The NES version follows a similar pattern, but instead of 16mm realistic footage, it uses more “traditional” Nintendo sprites. The bad guys walk on to the screen, shout at you to draw, and then you’re supposed to quick draw faster than the baddie. There’s a warning of how fast the bad guy will shoot, and if you draw faster and hit, you get bonus points for the time faster than the bad guy.  If you don’t out draw and hit, the screen flashes red and you “die.” The bad guys get faster over time, starting at 1.2 seconds, and then moving down to less than half a second. If you shoot early, you’ll “foul” and it counts as a loss. After 3 losses, the game is over. There’s also a 2 outlaw mode, where two bad guys come out at once, with different shooting speeds, forcing the shooter to prioritize. Finally there’s a “gang” mode, which flows through a city scene. This time, instead pf waitng for the baddies to shoot, you’re limited on ammunition, and over time, the outlaws come faster, draw more quickly, and you’ll even get non-combatants to show.

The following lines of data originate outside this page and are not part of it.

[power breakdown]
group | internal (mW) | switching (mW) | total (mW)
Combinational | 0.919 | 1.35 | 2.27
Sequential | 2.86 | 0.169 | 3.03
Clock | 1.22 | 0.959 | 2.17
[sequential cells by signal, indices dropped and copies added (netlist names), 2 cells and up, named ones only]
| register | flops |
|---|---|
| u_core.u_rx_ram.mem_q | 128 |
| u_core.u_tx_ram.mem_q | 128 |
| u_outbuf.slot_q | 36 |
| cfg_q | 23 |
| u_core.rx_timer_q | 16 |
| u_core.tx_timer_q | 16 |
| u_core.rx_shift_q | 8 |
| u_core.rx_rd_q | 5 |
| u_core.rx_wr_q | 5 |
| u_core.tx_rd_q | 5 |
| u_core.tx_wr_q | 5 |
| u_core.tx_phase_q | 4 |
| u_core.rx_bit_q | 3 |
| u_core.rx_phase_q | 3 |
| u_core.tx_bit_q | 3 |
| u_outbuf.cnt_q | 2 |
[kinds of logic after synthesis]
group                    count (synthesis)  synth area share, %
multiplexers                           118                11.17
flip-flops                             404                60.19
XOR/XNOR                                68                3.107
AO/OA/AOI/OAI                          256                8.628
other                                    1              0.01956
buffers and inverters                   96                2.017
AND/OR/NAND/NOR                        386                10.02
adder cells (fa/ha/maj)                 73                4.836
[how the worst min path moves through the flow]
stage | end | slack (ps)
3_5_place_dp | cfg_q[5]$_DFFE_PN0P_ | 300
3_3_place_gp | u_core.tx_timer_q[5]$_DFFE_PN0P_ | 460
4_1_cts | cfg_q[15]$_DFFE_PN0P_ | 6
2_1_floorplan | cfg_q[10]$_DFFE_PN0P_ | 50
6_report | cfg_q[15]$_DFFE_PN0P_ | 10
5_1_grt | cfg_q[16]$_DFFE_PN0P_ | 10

As it’s a “kid’s game” on a family system, the “deaths” of the bad guys are pretty tame. At WORST they fall backwards, dead. In some cases, hats fly off or pants fall down instead. When the player dies, the screen flashes red, the first few news of Chopin’s Funeral March play, and the bad guy holds sign staying “you lost.”

Overall, the gameplay is pretty good. While the first two modes are designed for quick draw, and most kids didn’t have a holster rig to quick draw, most would simply point the gun at the screen and shoot as soon as the signal was given. With a 1.2 second reaction time, and firing being only a trigger pull away, that mode got boring very quickly. If you mimed quick drawing, some skill would come back., as speed and aiming reentered the equation. The final mode, especially after the non-shooters show up, actually forced some skill in aim, speed, and the ability to not shoot the bartender.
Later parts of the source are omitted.